▶ **About this task**: The range to reproduce runs from the line containing "10 and 15 um2" through the last line of the listing below; give exactly those lines and no others.

Segment Start: Provided entries

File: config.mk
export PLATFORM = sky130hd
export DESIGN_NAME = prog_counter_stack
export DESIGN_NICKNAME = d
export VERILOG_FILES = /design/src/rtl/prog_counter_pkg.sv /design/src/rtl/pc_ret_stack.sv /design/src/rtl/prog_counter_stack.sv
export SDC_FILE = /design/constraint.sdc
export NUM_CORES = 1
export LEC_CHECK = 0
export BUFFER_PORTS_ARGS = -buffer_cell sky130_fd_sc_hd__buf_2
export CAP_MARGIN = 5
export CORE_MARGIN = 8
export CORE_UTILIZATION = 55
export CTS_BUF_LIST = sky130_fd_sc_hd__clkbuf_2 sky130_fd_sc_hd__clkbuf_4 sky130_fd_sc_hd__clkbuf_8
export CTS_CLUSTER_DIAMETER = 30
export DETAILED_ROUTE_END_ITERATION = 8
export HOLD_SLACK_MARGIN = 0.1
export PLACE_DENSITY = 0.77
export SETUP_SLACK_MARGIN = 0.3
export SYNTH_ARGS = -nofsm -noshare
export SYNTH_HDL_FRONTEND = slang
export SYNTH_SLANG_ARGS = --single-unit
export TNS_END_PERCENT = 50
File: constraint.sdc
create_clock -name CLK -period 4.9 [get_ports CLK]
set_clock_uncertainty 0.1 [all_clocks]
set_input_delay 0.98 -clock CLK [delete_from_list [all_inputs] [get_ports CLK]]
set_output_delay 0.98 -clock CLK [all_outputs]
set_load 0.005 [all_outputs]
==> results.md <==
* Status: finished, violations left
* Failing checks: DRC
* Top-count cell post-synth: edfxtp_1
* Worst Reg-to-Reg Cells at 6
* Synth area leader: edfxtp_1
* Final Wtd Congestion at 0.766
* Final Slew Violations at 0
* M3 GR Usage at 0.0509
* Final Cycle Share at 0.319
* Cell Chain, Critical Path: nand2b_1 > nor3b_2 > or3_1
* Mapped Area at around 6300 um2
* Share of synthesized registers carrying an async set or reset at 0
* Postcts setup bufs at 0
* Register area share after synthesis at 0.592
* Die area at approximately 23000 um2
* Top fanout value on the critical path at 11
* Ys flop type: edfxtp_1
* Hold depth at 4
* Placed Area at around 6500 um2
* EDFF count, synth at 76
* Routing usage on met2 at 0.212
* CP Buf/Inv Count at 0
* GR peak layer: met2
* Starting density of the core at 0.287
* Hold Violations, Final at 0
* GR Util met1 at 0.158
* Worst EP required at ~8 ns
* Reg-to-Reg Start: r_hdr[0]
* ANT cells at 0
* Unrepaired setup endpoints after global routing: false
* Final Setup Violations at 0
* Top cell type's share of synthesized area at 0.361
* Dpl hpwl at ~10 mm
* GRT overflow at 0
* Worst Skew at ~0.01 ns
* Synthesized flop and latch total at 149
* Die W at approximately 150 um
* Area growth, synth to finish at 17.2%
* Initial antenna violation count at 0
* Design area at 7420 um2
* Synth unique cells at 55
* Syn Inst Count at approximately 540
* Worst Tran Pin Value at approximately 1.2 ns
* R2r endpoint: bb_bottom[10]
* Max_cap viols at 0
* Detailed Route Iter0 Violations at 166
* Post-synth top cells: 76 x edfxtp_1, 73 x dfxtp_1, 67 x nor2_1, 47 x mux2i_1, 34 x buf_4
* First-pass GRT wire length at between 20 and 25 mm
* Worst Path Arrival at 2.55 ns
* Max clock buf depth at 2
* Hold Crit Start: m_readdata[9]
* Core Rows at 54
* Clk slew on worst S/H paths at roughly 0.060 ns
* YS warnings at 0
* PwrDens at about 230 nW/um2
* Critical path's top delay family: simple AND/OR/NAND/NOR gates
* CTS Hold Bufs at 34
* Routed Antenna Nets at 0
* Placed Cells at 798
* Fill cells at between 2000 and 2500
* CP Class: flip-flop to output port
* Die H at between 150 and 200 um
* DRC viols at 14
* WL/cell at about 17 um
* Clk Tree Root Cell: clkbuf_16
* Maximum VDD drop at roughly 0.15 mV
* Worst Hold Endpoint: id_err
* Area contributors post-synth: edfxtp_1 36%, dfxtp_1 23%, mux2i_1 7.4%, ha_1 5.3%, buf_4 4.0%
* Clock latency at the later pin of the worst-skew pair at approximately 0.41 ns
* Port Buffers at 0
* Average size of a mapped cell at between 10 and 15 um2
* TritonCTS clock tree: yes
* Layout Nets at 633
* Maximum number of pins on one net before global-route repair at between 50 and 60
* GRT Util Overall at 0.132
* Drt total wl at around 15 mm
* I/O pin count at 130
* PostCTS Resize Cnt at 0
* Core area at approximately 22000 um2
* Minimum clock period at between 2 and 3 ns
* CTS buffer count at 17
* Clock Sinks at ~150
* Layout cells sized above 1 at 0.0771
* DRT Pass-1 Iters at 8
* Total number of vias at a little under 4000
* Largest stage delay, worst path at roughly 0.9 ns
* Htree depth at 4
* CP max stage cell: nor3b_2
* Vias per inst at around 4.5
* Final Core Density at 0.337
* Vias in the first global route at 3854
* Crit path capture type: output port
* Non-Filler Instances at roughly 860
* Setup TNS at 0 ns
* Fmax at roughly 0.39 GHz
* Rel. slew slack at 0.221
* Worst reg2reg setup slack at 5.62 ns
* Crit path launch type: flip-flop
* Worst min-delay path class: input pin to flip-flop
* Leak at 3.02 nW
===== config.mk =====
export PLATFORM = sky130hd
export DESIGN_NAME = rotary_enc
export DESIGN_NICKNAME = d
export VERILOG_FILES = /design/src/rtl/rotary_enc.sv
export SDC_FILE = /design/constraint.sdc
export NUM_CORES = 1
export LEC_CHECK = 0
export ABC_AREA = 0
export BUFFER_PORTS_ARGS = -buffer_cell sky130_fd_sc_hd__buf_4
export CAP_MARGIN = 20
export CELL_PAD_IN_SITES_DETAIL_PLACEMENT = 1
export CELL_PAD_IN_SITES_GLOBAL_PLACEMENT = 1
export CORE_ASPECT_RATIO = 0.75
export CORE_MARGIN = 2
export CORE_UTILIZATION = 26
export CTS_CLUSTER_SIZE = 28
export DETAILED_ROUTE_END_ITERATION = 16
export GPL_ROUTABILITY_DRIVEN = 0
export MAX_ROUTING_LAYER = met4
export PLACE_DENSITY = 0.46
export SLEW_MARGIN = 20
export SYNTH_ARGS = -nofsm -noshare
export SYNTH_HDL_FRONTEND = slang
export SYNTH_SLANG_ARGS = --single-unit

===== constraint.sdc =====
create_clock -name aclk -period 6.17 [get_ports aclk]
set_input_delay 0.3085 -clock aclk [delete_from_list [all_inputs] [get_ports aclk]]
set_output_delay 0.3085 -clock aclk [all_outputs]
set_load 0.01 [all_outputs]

Segment End: Provided entries

▶ **Your solution**:
* Average size of a mapped cell at between 10 and 15 um2
* TritonCTS clock tree: yes
* Layout Nets at 633
* Maximum number of pins on one net before global-route repair at between 50 and 60
* GRT Util Overall at 0.132
* Drt total wl at around 15 mm
* I/O pin count at 130
* PostCTS Resize Cnt at 0
* Core area at approximately 22000 um2
* Minimum clock period at between 2 and 3 ns
* CTS buffer count at 17
* Clock Sinks at ~150
* Layout cells sized above 1 at 0.0771
* DRT Pass-1 Iters at 8
* Total number of vias at a little under 4000
* Largest stage delay, worst path at roughly 0.9 ns
* Htree depth at 4
* CP max stage cell: nor3b_2
* Vias per inst at around 4.5
* Final Core Density at 0.337
* Vias in the first global route at 3854
* Crit path capture type: output port
* Non-Filler Instances at roughly 860
* Setup TNS at 0 ns
* Fmax at roughly 0.39 GHz
* Rel. slew slack at 0.221
* Worst reg2reg setup slack at 5.62 ns
* Crit path launch type: flip-flop
* Worst min-delay path class: input pin to flip-flop
* Leak at 3.02 nW
===== config.mk =====
export PLATFORM = sky130hd
export DESIGN_NAME = rotary_enc
export DESIGN_NICKNAME = d
export VERILOG_FILES = /design/src/rtl/rotary_enc.sv
export SDC_FILE = /design/constraint.sdc
export NUM_CORES = 1
export LEC_CHECK = 0
export ABC_AREA = 0
export BUFFER_PORTS_ARGS = -buffer_cell sky130_fd_sc_hd__buf_4
export CAP_MARGIN = 20
export CELL_PAD_IN_SITES_DETAIL_PLACEMENT = 1
export CELL_PAD_IN_SITES_GLOBAL_PLACEMENT = 1
export CORE_ASPECT_RATIO = 0.75
export CORE_MARGIN = 2
export CORE_UTILIZATION = 26
export CTS_CLUSTER_SIZE = 28
export DETAILED_ROUTE_END_ITERATION = 16
export GPL_ROUTABILITY_DRIVEN = 0
export MAX_ROUTING_LAYER = met4
export PLACE_DENSITY = 0.46
export SLEW_MARGIN = 20
export SYNTH_ARGS = -nofsm -noshare
export SYNTH_HDL_FRONTEND = slang
export SYNTH_SLANG_ARGS = --single-unit

===== constraint.sdc =====
create_clock -name aclk -period 6.17 [get_ports aclk]
set_input_delay 0.3085 -clock aclk [delete_from_list [all_inputs] [get_ports aclk]]
set_output_delay 0.3085 -clock aclk [all_outputs]
set_load 0.01 [all_outputs]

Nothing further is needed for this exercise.